= Dale Hadley Vitt =

American botanist (born 1944)

Dale Hadley Vitt (born February 9, 1944) is an American bryologist and peatland ecologist, recognized as a leading expert on peatlands. From 1989 to 1991 he was the president of the American Bryological and Lichenological Society.

==Biography==
Dale Vitt grew up in Washington, Missouri in a financially struggling family due to the death of his father when Dale was eleven years old. After graduating from high school in 1962, he worked for a year at the McDonnell Aircraft Corporation (which was renamed in 1967 McDonnell Douglas) on manufacturing for Project Gemini. In autumn 1963 he matriculated at Southeast Missouri State University and graduated there with B.S. in December 1966. He then matriculated at the University of Michigan and graduated in 1967 with M.S. and in 1970 with Ph.D. His doctoral dissertation, supervised by Howard A. Crum, is entitled "The Family Orthotrichaceae (Musci) in North America, North of Mexico". While still a graduate student, in the winter of 1969–1970 Vitt went on a two-and-a-half month expedition to the New Zealand outlying island named Campbell Island.

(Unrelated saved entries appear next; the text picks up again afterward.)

$ cat src/rtl/evp_rd_addr_s_gen_if.sv
// EVP S-memory read-address generator handshake/bus bundle.
// Ports: start/base_addr/degree/stall requests in; ready/busy,
// S read address/enable, coeff_valid/coeff_last, done/err out.
interface evp_rd_addr_s_gen_if #(
    parameter int AW    = 7,
    parameter int DEG_W = 4
);
    logic             start;
    logic [AW-1:0]    base_addr;
    logic [DEG_W-1:0] degree;
    logic             stall;
    logic             ready;
    logic             busy;
    logic [AW-1:0]    rd_addr_S_EVP;
    logic             rd_en_S_EVP;
    logic             coeff_valid;
    logic             coeff_last;
    logic             done;
    logic             err;

    modport master (
        output start, base_addr, degree, stall,
        input  ready, busy, rd_addr_S_EVP, rd_en_S_EVP,
        input  coeff_valid, coeff_last, done, err
    );

    modport slave (
        input  start, base_addr, degree, stall,
        output ready, busy, rd_addr_S_EVP, rd_en_S_EVP,
        output coeff_valid, coeff_last, done, err
    );
endinterface

$ cat src/rtl/evp_rd_addr_s_gen.sv
// EVP S-memory read-address generator: Horner-order coefficient fetch.
// Ports: clk, rst (async high), bus (slave modport of the _if bundle).
// Macro EVP_RD_LAT2_EN selects a 2-cycle S read latency (default 1).
module evp_rd_addr_s_gen #(
    parameter int s_size  = 88,
    parameter int max_deg = 10,
    parameter int deg_w   = 4
) (
    input  logic                  clk,
    input  logic                  rst,
    evp_rd_addr_s_gen_if.slave    bus
);
    localparam int AW = $clog2(s_size);
`ifdef EVP_RD_LAT2_EN
    localparam int L = 2;
`else
    localparam int L = 1;
`endif

    typedef enum logic [1:0] {IDLE, READ, DRAIN} state_t;

    state_t           state_q, state_d;
    logic [AW-1:0]    cur_q, cur_d;
    logic [deg_w-1:0] rem_q, rem_d;
    logic             seen_q, seen_d;
    logic             err_q, err_d;
    logic [L-1:0]     vld_q, lst_q;

    logic             rd_en;
    logic             rd_last;
    logic             done_c;
    logic             req_bad;
    logic [AW:0]      top_addr;

    // One extra bit so an out-of-range top address cannot wrap.
    assign top_addr = {1'b0, bus.base_addr} + (AW+1)'(bus.degree);
    assign req_bad  = (bus.degree > deg_w'(max_deg))
                   || (top_addr > (AW+1)'(s_size - 1));

    always_comb begin
        state_d = state_q;
        cur_d   = cur_q;
        rem_d   = rem_q;
        seen_d  = seen_q;
        err_d   = 1'b0;
        rd_en   = 1'b0;
        rd_last = 1'b0;
        done_c  = 1'b0;
        unique case (state_q)
            IDLE: begin
                if (bus.start) begin
                    if (req_bad) begin
                        err_d = 1'b1;
                    end else begin
                        cur_d   = top_addr[AW-1:0];
                        rem_d   = bus.degree;
                        seen_d  = 1'b0;
                        state_d = READ;
                    end
                end
            end
            READ: begin
                if (!bus.stall) begin
                    rd_en = 1'b1;
                    if (rem_q == '0) begin
                        rd_last = 1'b1;
                        state_d = DRAIN;
                    end else begin
                        cur_d = cur_q - AW'(1);
                        rem_d = rem_q - deg_w'(1);
                    end
                end
            end
            DRAIN: begin
                // done fires the cycle after the last beat is seen.
                if (seen_q) begin
                    done_c  = 1'b1;
                    seen_d  = 1'b0;
                    state_d = IDLE;
                end else if (bus.coeff_valid && bus.coeff_last) begin
                    seen_d = 1'b1;
                end
            end
            default: state_d = IDLE;
        endcase
    end

    always_ff @(posedge clk or posedge rst) begin
        if (rst) begin
            state_q <= IDLE;
            cur_q   <= '0;
            rem_q   <= '0;
            seen_q  <= 1'b0;
            err_q   <= 1'b0;
            vld_q   <= '0;
            lst_q   <= '0;
        end else begin
            state_q <= state_d;
            cur_q   <= cur_d;
            rem_q   <= rem_d;
            seen_q  <= seen_d;
            err_q   <= err_d;
`ifdef EVP_RD_LAT2_EN
            vld_q   <= {vld_q[0], rd_en};
            lst_q   <= {lst_q[0], rd_last};
`else
            vld_q   <= rd_en;
            lst_q   <= rd_last;
`endif
        end
    end

    // cur_q only moves while reading, so it also holds the last address.
    assign bus.rd_addr_S_EVP = cur_q;
    assign bus.rd_en_S_EVP   = rd_en;
    assign bus.coeff_valid   = vld_q[L-1];
    assign bus.coeff_last    = vld_q[L-1] & lst_q[L-1];
    assign bus.ready         = (state_q == IDLE);
    assign bus.busy          = (state_q != IDLE);
    assign bus.done          = done_c;
    assign bus.err           = err_q;
endmodule
File: config.mk
export PLATFORM = sky130hd
export DESIGN_NAME = axi_rd_arbiter
export DESIGN_NICKNAME = d
export VERILOG_FILES = /design/src/rtl/axi_rd_arbiter.sv
export SDC_FILE = /design/constraint.sdc
export NUM_CORES = 1
export LEC_CHECK = 0
export CAP_MARGIN = 25
export CORE_AREA = 2 2 113 115
export DETAILED_ROUTE_END_ITERATION = 10
export DIE_AREA = 0 0 115 117
export GPL_TIMING_DRIVEN = 1
export MAX_ROUTING_LAYER = met4
export PLACE_DENSITY = 0.7
export SYNTH_ARGS = -nofsm -noshare
export SYNTH_HDL_FRONTEND = slang
export SYNTH_SLANG_ARGS = --single-unit
File: constraint.sdc
create_clock -name clk -period 2.5 [get_ports clk]
set_input_delay 0.375 -clock clk [delete_from_list [all_inputs] [get_ports clk]]
set_output_delay 0.375 -clock clk [all_outputs]
set_load 0.02 [all_outputs]
File: src/rtl/axi_rd_arbiter.sv
`default_nettype none
// ============================================================================
// axi_rd_arbiter: round-robin arbiter sharing one AXI4 read port between the
// instruction-side (port 0) and data-side (port 1) masters, one burst in flight.
// Revision: 1.0
// ============================================================================
module axi_rd_arbiter #(
    parameter int ADDR_W = 32,
    parameter int DATA_W = 32,
    parameter int ID_W   = 4
) (
    input  logic              clk,
    input  logic              reset,

    input  logic [ID_W-1:0]   s0_arid,
    input  logic [ADDR_W-1:0] s0_araddr,
    input  logic [7:0]        s0_arlen,
    input  logic [2:0]        s0_arsize,
    input  logic [1:0]        s0_arburst,
    input  logic [3:0]        s0_arcache,
    input  logic              s0_arvalid,
    output logic              s0_arready,
    output logic [ID_W-1:0]   s0_rid,
    output logic [DATA_W-1:0] s0_rdata,
    output logic [1:0]        s0_rresp,
    output logic              s0_rlast,
    output logic              s0_rvalid,
    input  logic              s0_rready,

    input  logic [ID_W-1:0]   s1_arid,
    input  logic [ADDR_W-1:0] s1_araddr,
    input  logic [7:0]        s1_arlen,
    input  logic [2:0]        s1_arsize,
    input  logic [1:0]        s1_arburst,
    input  logic [3:0]        s1_arcache,
    input  logic              s1_arvalid,
    output logic              s1_arready,
    output logic [ID_W-1:0]   s1_rid,
    output logic [DATA_W-1:0] s1_rdata,
    output logic [1:0]        s1_rresp,
    output logic              s1_rlast,
    output logic              s1_rvalid,
    input  logic              s1_rready,

    output logic [ID_W-1:0]   m_arid,
    output logic [ADDR_W-1:0] m_araddr,
    output logic [7:0]        m_arlen,
    output logic [2:0]        m_arsize,
    output logic [1:0]        m_arburst,
    output logic [3:0]        m_arcache,
    output logic              m_arvalid,
    input  logic              m_arready,
    input  logic [ID_W-1:0]   m_rid,
    input  logic [DATA_W-1:0] m_rdata,
    input  logic [1:0]        m_rresp,
    input  logic              m_rlast,
    input  logic              m_rvalid,
    output logic              m_rready,

    output logic              err_len,
    output logic              busy
);

    localparam logic [1:0] S_IDLE = 2'd0;
    localparam logic [1:0] S_ADDR = 2'd1;
    localparam logic [1:0] S_DATA = 2'd2;

    logic [1:0]        r_state;
    logic [1:0]        w_state_nxt;

    logic              r_grant;
    logic              r_last_grant;
    logic [7:0]        r_beat_cnt;
    logic              r_err_len;

    logic [ID_W-1:0]   r_m_arid;
    logic [ADDR_W-1:0] r_m_araddr;
    logic [7:0]        r_m_arlen;
    logic [2:0]        r_m_arsize;
    logic [1:0]        r_m_arburst;
    logic [3:0]        r_m_arcache;
    logic              r_m_arvalid;

    logic              w_req_any;
    logic              w_win;
    logic              w_ar_take;
    logic              w_ar_done;
    logic              w_beat;
    logic              w_beat_last;

    logic [ID_W-1:0]   w_sel_arid;
    logic [ADDR_W-1:0] w_sel_araddr;
    logic [7:0]        w_sel_arlen;
    logic [2:0]        w_sel_arsize;
    logic [1:0]        w_sel_arburst;
    logic [3:0]        w_sel_arcache;

    // Incoming ID MSBs are overwritten by the port index; returned MSB is ignored.
    logic              w_unused_id_msbs;
    assign w_unused_id_msbs = ^{m_rid[ID_W-1], s0_arid[ID_W-1], s1_arid[ID_W-1]};

    // Tie goes to the port that did not win last; a lone requester always wins.
    always_comb begin
        if (s0_arvalid && s1_arvalid) begin
            w_win = ~r_last_grant;
        end else begin
            w_win = s1_arvalid;
        end
    end

    assign w_req_any   = s0_arvalid | s1_arvalid;
    assign w_ar_take   = (r_state == S_IDLE) & w_req_any;
    assign w_ar_done   = (r_state == S_ADDR) & m_arready;
    assign w_beat      = (r_state == S_DATA) & m_rvalid & m_rready;
    assign w_beat_last = w_beat & m_rlast;

    always_comb begin
        if (w_win) begin
            w_sel_arid    = s1_arid;
            w_sel_araddr  = s1_araddr;
            w_sel_arlen   = s1_arlen;
            w_sel_arsize  = s1_arsize;
            w_sel_arburst = s1_arburst;
            w_sel_arcache = s1_arcache;
        end else begin
            w_sel_arid    = s0_arid;
            w_sel_araddr  = s0_araddr;
            w_sel_arlen   = s0_arlen;
            w_sel_arsize  = s0_arsize;
            w_sel_arburst = s0_arburst;
            w_sel_arcache = s0_arcache;
        end
    end

    always_ff @(posedge clk) begin
        if (reset) begin
            r_state <= S_IDLE;
        end else begin
            r_state <= w_state_nxt;
        end
    end

    always_comb begin
        w_state_nxt = r_state;
        case (r_state)
            S_IDLE:  if (w_req_any)   w_state_nxt = S_ADDR;
            S_ADDR:  if (m_arready)   w_state_nxt = S_DATA;
            S_DATA:  if (w_beat_last) w_state_nxt = S_IDLE;
            default: w_state_nxt = S_IDLE;
        endcase
    end

    always_comb begin
        s0_arready = 1'b0;
        s1_arready = 1'b0;
        s0_rvalid  = 1'b0;
        s1_rvalid  = 1'b0;
        m_rready   = 1'b0;
        busy       = (r_state != S_IDLE);
        case (r_state)
            S_IDLE: begin
                s0_arready = w_req_any & ~w_win;
                s1_arready = w_req_any & w_win;
            end
            S_DATA: begin
                if (r_grant) begin
                    s1_rvalid = m_rvalid;
                    m_rready  = s1_rready;
                end else begin
                    s0_rvalid = m_rvalid;
                    m_rready  = s0_rready;
                end
            end
            default: ;
        endcase
    end

    always_ff @(posedge clk) begin
        if (reset) begin
            r_grant      <= 1'b0;
            r_last_grant <= 1'b1;
            r_beat_cnt   <= 8'd0;
            r_err_len    <= 1'b0;
            r_m_arid     <= '0;
            r_m_araddr   <= '0;
            r_m_arlen    <= 8'd0;
            r_m_arsize   <= 3'd0;
            r_m_arburst  <= 2'd0;
            r_m_arcache  <= 4'd0;
            r_m_arvalid  <= 1'b0;
        end else begin
            if (w_ar_take) begin
                r_grant     <= w_win;
                r_m_arid    <= {w_win, w_sel_arid[ID_W-2:0]};
                r_m_araddr  <= w_sel_araddr;
                r_m_arlen   <= w_sel_arlen;
                r_m_arsize  <= w_sel_arsize;
                r_m_arburst <= w_sel_arburst;
                r_m_arcache <= w_sel_arcache;
                r_m_arvalid <= 1'b1;
            end
            if (w_ar_done) begin
                r_m_arvalid  <= 1'b0;
                r_beat_cnt   <= 8'd0;
                r_last_grant <= r_grant;
            end
            // Counter holds beats already taken, so beat index arlen must be the last.
            if (w_beat) begin
                r_beat_cnt <= r_beat_cnt + 8'd1;
                if (m_rlast != (r_beat_cnt == r_m_arlen)) begin
                    r_err_len <= 1'b1;
                end
            end
        end
    end

    assign m_arid    = r_m_arid;
    assign m_araddr  = r_m_araddr;
    assign m_arlen   = r_m_arlen;
    assign m_arsize  = r_m_arsize;
    assign m_arburst = r_m_arburst;
    assign m_arcache = r_m_arcache;
    assign m_arvalid = r_m_arvalid;
    assign err_len   = r_err_len;

    assign s0_rid   = {1'b0, m_rid[ID_W-2:0]};
    assign s0_rdata = m_rdata;
    assign s0_rresp = m_rresp;
    assign s0_rlast = m_rlast;
    assign s1_rid   = {1'b0, m_rid[ID_W-2:0]};
    assign s1_rdata = m_rdata;
    assign s1_rresp = m_rresp;
    assign s1_rlast = m_rlast;

endmodule

`default_nettype wire

==> run_results.csv, run 1 <==
group,metric,value,unit
outcome,status,"completed",
clock_network,clock_tree.htree_level_count,3,
drt,routed-via-count,3154,
sta,rsz0062_at_grt,"false",
sta,finalHoldViolations,0,
power_and_ir_drop,sequentialPowerShare,35.9,%
worst_setup_path,crit_required,2.12,ns
worst_setup_path,timing.critical_path.from_type,"primary input",
worst_setup_path,cp_max_fo,5,
worst_setup_path,cell_breakdown_of_the_critical_path,"clkdlybuf4s50_1 > and3_1 > clkdlybuf4s50_1",
global_routing,first_pass_grt_wire_length,14950,µm
global_routing,grt_start_max_net_pins,76,
sta,skew,0.003658,ns
sta,fin_crit,2.344,ns
run,max_cap_viol_count,0,
synthesis,number_of_enable_flip_flop_cells_after_synthesis,0,
power_and_ir_drop,netSwitchingFraction,27.75,%
power_and_ir_drop,power_frac_comb,27.1,%
clock_network,worst_setup_hold_path_clk_slew,0.05,ns
synthesis,postSynth.asyncResetShare,0,%
power_and_ir_drop,part_of_the_total_power_dissipated_in_the_clock_network,37.0,%
synthesis,ys_seq_elements,66,
worst_setup_path,r2r_cells,4,
finish,fin_nets,631,
power_and_ir_drop,power.net_switching,952.2,µW
die,num_rows,41,
worst_setup_path,critical_path.endpoint_type,"output pin",
power_and_ir_drop,cellInternalPower,2.479,mW
global_routing,gr-usage-all-layers,15.09,%
synthesis,synthesis.area,0.003517,mm²
synthesis,syn-mean-instance-area,9.065,µm²
synthesis,yosys_top_cell_by_area,"sky130_fd_sc_hd__dfxtp_1",
clock_network,cts_tree,"done",
drt,wl,10270,µm
finish,area_growth_syn_to_layout,45.54,%
synthesis,synth.most_common_cell,"sky130_fd_sc_hd__buf_4",
sta,max-slew-margin-rel,57.27,%
drt,drt-met1-wl,3949,µm
synthesis,post_synth_main_area_contributors,"sky130_fd_sc_hd__dfxtp_1 (38%), sky130_fd_sc_hd__buf_4 (18%), sky130_fd_sc_hd__mux2i_1 (11%)",
min_path,worst_hold_path_type,"primary input to flip-flop",
sta,finalSetupTns,0,ns
worst_setup_path,timing.critical_path.slowest_cell_delay,0.66,ns
synthesis,yosysUniqueCellTypes,38,
drt,met3_wirelength,1016,µm
die,die_area,0.01346,mm²
worst_setup_path,worst-endpoint-arrival,1.97,ns
worst_setup_path,criticalPathCategory,"primary input to output pin",
worst_setup_path,critical_path_depth,3,
place,placedCellCount,616,
die,boundaryPins,292,
global_routing,initial_antenna_violation_count,1,
finish,final.fill_count,1224,
die,die_height,117,µm
sta,finalCritPeriodShare,93.75,%
clock_network,sink_count,66,
synthesis,post_synth_most_frequent_cells,"sky130_fd_sc_hd__buf_4 (83), sky130_fd_sc_hd__dfxtp_1 (66), sky130_fd_sc_hd__nor2_1 (58), sky130_fd_sc_hd__mux2i_1 (38), sky130_fd_sc_hd__a211oi_1 (37)",
worst_setup_path,critical_path.top_delay_family,"buffers and inverters",
clock_network,clock_tree.root_cell,"sky130_fd_sc_hd__clkbuf_16",
drt,route.antenna.remaining_nets,0,
min_path,timing.hold.worst_path_depth,3,
die,initial_utilization,28.57,%
power_and_ir_drop,p_per_area,670.3,mW/mm²
die,area_of_the_core,0.01231,mm²
synthesis,commonest_register_cell_after_synthesis,"sky130_fd_sc_hd__dfxtp_1",
sta,layout_setup_ws,0.1563,ns
sta,worst_hold_slack,0.3433,ns
global_routing,first_global_vias,2923,
drt,viasPerCell,4.983,
clock_network,cts.hold.buffers_added,0,
clock_network,post_cts_buffers,0,
finish,final_cell_count_no_fill,633,
sta,fmax,426.7,MHz
place,place.gp.congestion,0.7554,
synthesis,netlist_instances,388,
clock_network,clk-insertion-delay-late,0.33,ns
drt,drc,0,
worst_setup_path,cpMostUsedCell,"sky130_fd_sc_hd__clkdlybuf4s50_1",
worst_setup_path,worst_path_max_delay_cell,"sky130_fd_sc_hd__clkdlybuf4s50_1",
synthesis,area_share_of_the_largest_cell_type_after_synthesis,37.57,%
synthesis,seq_area_frac_synth,37.57,%
power_and_ir_drop,vdd.ir_drop.worst,0.0002961,V
sta,report.final.slew_viol_count,0,
drt,met2_wirelength,5050,µm
finish,post_route_cells_drive_above_1_share,6.432,%
synthesis,synth_warn,0,
drt,detailedRoute.firstIterationViolations,136,
place,detailedPlacementHpwl,7811,µm
sta,report.final.setup_viol,0,
place,place.port_buffers,175,
global_routing,gr-total-overflow,0,
clock_network,clock_tree.buffer_depth,2,
drt,routedWlPerCell,16.22,µm
place,pre_cts_ws,0.1551,ns
power_and_ir_drop,power_leakage,1.882,nW
worst_setup_path,cp_num_buf_inv,2,
drt,topRoutingLayerUsed,"met4",
clock_network,cts_buffers,9,
drt,detail_route.first_pass.iterations,5,
sta,max_slew.worst_pin.slew,0.6409,ns
die,fp.dieW,115,µm
repair_timing:
item / CTS / global route
endpoints found under the setup margin: 0 / 1
gates resized for setup: 0 / 1
endpoints found under the hold margin: 0 / 0
per-layer routing:
layer | track usage [%] | up-vias
li1 | - | 1485
met1 | 16.07 | 1445
met2 | 25.29 | 203
met3 | 4.737 | 21
met4 | 7.871 | 0
met5 | - | -
power groups by stage:
stage               registers [mW]  logic, mW  clock network (mW)
CTS                           1.23      0.940                1.31
global placement              1.25      0.921                   0
floorplan                     1.37      0.510                   0
global route                  1.24      0.998                1.36
detailed placement            1.25      0.938                   0
finish                        1.23      0.929                1.27
worst paths after layout:
check | startpoint | slack (ns) | end
setup reg to reg | r_grant | 0.84 | r_beat_cnt[6]
hold / removal | reset | 0.34 | r_last_grant
setup / recovery | s0_arvalid | 0.16 | s0_arready
hold reg to reg | m_arvalid | 0.48 | m_arvalid
layout by cell type, fill, tap and decap left out, drive strengths merged, types with 3 or more instances in the layout:
master         instances
a222oi                15
clkbuf                14
xnor2                  9
a211oi                37
nand2                  8
inv                    4
nand4                  3
clkdlybuf4s50        174
dfxtp                 66
or4                    3
nand3                  6
mux2i                 38
a21oi                  9
nor2                  58
o21ai                  3
and3                   3
buf                    8
cells by family (layout without fill, tap and decap cells):
family | after synthesis | in the layout | share of synthesized area [%]
adder cells (fa/ha/maj) | 1 | 1 | 0.3557
other | 1 | 3 | 0.1066
XOR/XNOR | 9 | 9 | 2.241
AND/OR/NAND/NOR | 89 | 89 | 11.46
buffers and inverters | 109 | 202 | 20.85
multiplexers | 39 | 39 | 11.24
flip-flops | 66 | 66 | 37.57
AO/OA/AOI/OAI | 74 | 74 | 16.19
area by class of cell:
cell class                 instances  area, µm²  area share [%]
sequential                        66       1321           25.81
tap                              150      187.7           3.667
timing repair buffer             182       1812           35.39
clock buffer                      14      264.0           5.158
clock inverter                     2      35.03          0.6844
inverter                           4      15.01          0.2933
multi-input combinational        214       1481           28.94
antenna                            1      2.502         0.04889
per-stage QoR:
| stage | power, mW | cell area (µm²) | util (%) |
|---|---|---|---|
| 2_1_floorplan | 1.878 | 3521 | - |
| 3_3_place_gp | 2.170 | 4815 | 39.11 |
| 3_5_place_dp | 2.190 | 4815 | 39.11 |
| 4_1_cts | 3.484 | 5114 | 41.53 |
| 5_1_grt | 3.601 | 5119 | 41.58 |
| 6_report | 3.431 | 5119 | 41.58 |
registers in the layout, indices dropped and copies added, names as in the netlist:
signal / cells
m_arcache: 4
m_arsize: 3
r_state: 2
m_arvalid: 1
m_araddr: 32
m_arlen: 8
r_beat_cnt: 8
m_arburst: 2
r_grant: 1
m_arid: 3
r_last_grant: 1
err_len: 1
worst min-delay path, cell delays in order:
cell and delay (ns):
sky130_fd_sc_hd__buf_2 0.10, sky130_fd_sc_hd__inv_1 0.10, sky130_fd_sc_hd__nand2_1 0.07
No activity file was read; power rests on OpenSTA's default activity.
==> inputs of run 2 (changes only) <==
Settings changed: CORE_AREA 2 2 113 115 to 2 2 115 117, DIE_AREA 0 0 115 117 to 0 0 117 119, DONT_BUFFER_PORTS set to 1, GPL_TIMING_DRIVEN 1 to 0, PLACE_DENSITY 0.7 to 0.38, TNS_END_PERCENT set to 20.
==> run 2 against run 1 <==
Wire length decreased by 8.3%. Fmax increased by 7.8%. Final area decreased by 21%. Die area increased by 3.5%. Clock power decreased by 3%. Sequential share of layout area increased by 7.0 points. Sequential power increased by 12%.
==> run_results.csv, run 2 (synthesized netlist as in run 1, its figures left out) <==
group,metric,value,unit
finish,area_growth_syn_to_layout,14.51,%
sta,report.final.setup_viol,0,
min_path,worst_hold_path_type,"primary input to flip-flop",
die,initial_utilization,27.32,%
sta,finalSetupTns,0,ns
sta,finalCritPeriodShare,87.00,%
die,fp.dieW,117,µm
clock_network,cts_tree,"done",
drt,met3_wirelength,950,µm
sta,max-slew-margin-rel,58.05,%
global_routing,first_global_vias,2539,
worst_setup_path,worst-endpoint-arrival,1.80,ns
finish,layout.cells.most_common,"sky130_fd_sc_hd__buf_4",
drt,routedWlPerCell,16.23,µm
drt,routed-via-count,2773,
power_and_ir_drop,power_leakage,1.612,nW
finish,final.fill_count,1385,
clock_network,worst_setup_hold_path_clk_slew,0.05,ns
drt,detail_route.first_pass.iterations,5,
clock_network,cts_buffers,9,
power_and_ir_drop,p_per_area,796.7,mW/mm²
clock_network,post_cts_buffers,0,
global_routing,gr-total-overflow,0,
worst_setup_path,cp_max_fo,10,
drt,detailedRoute.firstIterationViolations,140,
worst_setup_path,crit_required,2.12,ns
drt,route.antenna.remaining_nets,0,
drt,topRoutingLayerUsed,"met4",
clock_network,clk-insertion-delay-late,0.33,ns
finish,most-common-layout-cells,"sky130_fd_sc_hd__buf_4 (83), sky130_fd_sc_hd__dfxtp_1 (66), sky130_fd_sc_hd__nor2_1 (58)",
finish,post_route_cells_drive_above_1_share,26.73,%
sta,report.final.slew_viol_count,0,
outcome,status,"completed",
worst_setup_path,timing.critical_path.from_type,"flip-flop",
global_routing,gr-usage-all-layers,13.50,%
clock_network,clock_tree.htree_level_count,3,
clock_network,clock_tree.root_cell,"sky130_fd_sc_hd__clkbuf_16",
worst_setup_path,criticalPathCategory,"flip-flop to output pin",
die,die_height,119,µm
sta,max_slew.worst_pin.slew,0.6251,ns
global_routing,grt_start_max_net_pins,11,
drt,wl,9411,µm
clock_network,post_cts_resize_count,0,
sta,finalHoldViolations,0,
finish,antenna_cells_inserted,0,
place,placed_area,0.003741,mm²
drt,met2_wirelength,4447,µm
sta,rsz0062_at_grt,"false",
die,boundaryPins,292,
place,detailedPlacementHpwl,7410,µm
run,max_cap_viol_count,0,
global_routing,first_pass_grt_wire_length,13660,µm
place,place.port_buffers,0,
sta,fin_crit,2.175,ns
global_routing,initial_antenna_violation_count,0,
power_and_ir_drop,vdd.ir_drop.worst,0.0003551,V
clock_network,cts.hold.buffers_added,0,
sta,skew,0.007226,ns
finish,flip_flop_count_of_the_largest_register_all_copies_and_words_added,32,
worst_setup_path,reg2reg_setup_slack,0.67,ns
sta,fmax,459.7,MHz
die,area_of_the_core,0.01287,mm²
finish,final_cell_area,0.004028,mm²
worst_setup_path,critical_path.endpoint_type,"output pin",
die,num_rows,42,
die,die_area,0.01392,mm²
drt,drc,0,
drt,viasPerCell,4.781,
finish,fin_nets,554,
clock_network,clock_tree.buffer_depth,2,
drt,drt-met1-wl,3874,µm
place,place.gp.congestion,0.7360,
clock_network,sink_count,66,
==> run 2: changes by cell type in the layout (fill, tap and decap cells not counted), moves of 3 or more <==
| cell | delta |
|---|---|
| sky130_fd_sc_hd__buf_1 | +4 |
| sky130_fd_sc_hd__buf_2 | +3 |
| sky130_fd_sc_hd__buf_4 | +77 |
| sky130_fd_sc_hd__clkdlybuf4s50_1 | -174 |
| sky130_fd_sc_hd__clkbuf_1 | +12 |
==> run 2: critical path, cell delays in order, from the launching register on <==
cell and delay, ns:
sky130_fd_sc_hd__dfxtp_1 0.32, sky130_fd_sc_hd__nor2_1 0.27, sky130_fd_sc_hd__and2_1 0.19, sky130_fd_sc_hd__clkbuf_1 0.33, sky130_fd_sc_hd__buf_2 0.36
==> run 2: report_power, final <==
group | leakage [nW] | switching (mW) | internal [mW]
logic | 0.924 | 0.353 | 0.246
registers | 0.545 | 0.215 | 1.16
clock network | 0.142 | 0.442 | 0.790
total | 1.61 | 1.01 | 2.20
==> run 2: metrics by stage <==
step | utilization, % | hold WS [ns] | power, mW | cells | setup slack, ns
floorplan | - | 0.4539 | 1.878 | 389 | 0.9503
global placement | 29.06 | 0.5139 | 2.010 | 565 | 0.6359
detailed placement | 29.06 | 0.5092 | 2.015 | 565 | 0.6152
CTS | 31.28 | 0.2056 | 3.272 | 580 | 0.3149
global route | 31.28 | 0.2185 | 3.383 | 580 | 0.1742
finish | 31.28 | 0.2193 | 3.209 | 580 | 0.3249
==> run 2: layout make-up <==
class	count	area [µm²]	area share (%)
inverter	4	15.01	0.3728
multi-input combinational	214	1466	36.41
clock buffer	12	246.5	6.120
clock inverter	3	40.04	0.9941
tap	176	220.2	5.468
buffer	105	718.2	17.83
sequential	66	1321	32.81
==> run 2: path summary, 6_finish.rpt <==
| kind | startpoint | end | cells after the start |
|---|---|---|---|
| worst max-delay path | r_state[1] | s1_arready | 4 |
| worst max register to register | r_state[1] | m_araddr[23] | 6 |
| worst min-delay path | s0_arid[0] | m_arid[0] | 2 |
| worst min register to register | r_beat_cnt[6] | r_beat_cnt[6] | 2 |
==> run 2: routing by layer <==
layer	global-route usage (%)	vias up
met2	20.92	178
met1	16.08	1255
met3	4.733	11
met4	5.074	0
li1	-	1329
met5	-	-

At the University of Alberta, Vitt was from 1970 to 1975 an assistant professor, from 1975 to 1980 an associate professor, and from 1980 to 2000 a full professor. He became in 1970 a curator at the University of Alberta's Cryptogamic Herbarium and has continued the curatorial appointment to the present. From 1992 to 2000 he was the director of the Devonian Botanic Garden, now called the University of Alberta Botanic Garden. From 2000 to 2011 at Southern Illinois University, he was a professor and chair of the plant biology program. He retired as professor emeritus in 2011. He was a visiting professor in 1971 at the University of Michigan Biological Station and in 1981 at the University of Minnesota and at the University of New South Wales.

Vitt has collected mosses not only in the United States and Canada, but also in the Canary Islands, Australia, New Zealand, Vanuatu, Fiji, Brazil, Peru, Sweden, Switzerland, the United Kingdom, Jamaica, China, Japan, and Asiatic Russia. He has been a co-collector with Richard Edward Andrus, Diana Gail Horton, and Timo Juhani Koponen. In July 1971 while collecting mosses on Devon Island, Vitt suffered two broken ribs from an encounter with a musk ox. In the winter of 1971–1972 he went to the Auckland Islands on a two-month expedition led by Henry Imshaug. On this expedition Vitt climbed a tree to escape an attack from a sea lion. Vitt also participated in the 1972–1973 Auckland Islands Expedition where he studied mosses on the Auckland Islands.

With Richard Edward Andrus he issued the exsiccata Sphagnotheca Boreali-Americana (1975–?1988). In addition, Vitt edited the series Orthotrichaceae Boreali-Americanae exsiccatae (1980–1992).

Dr. Vitt's interests include ecosystem dynamics, biogeochemistry and paleoecology of peatlands, particularly as related to climatic changes. He also has a continuing interest in all aspects of research related to biosystematics and taxonomy (emphasizing bryophytes), including ecological and systematic studies of mosses in tropical, temperate and arctic areas.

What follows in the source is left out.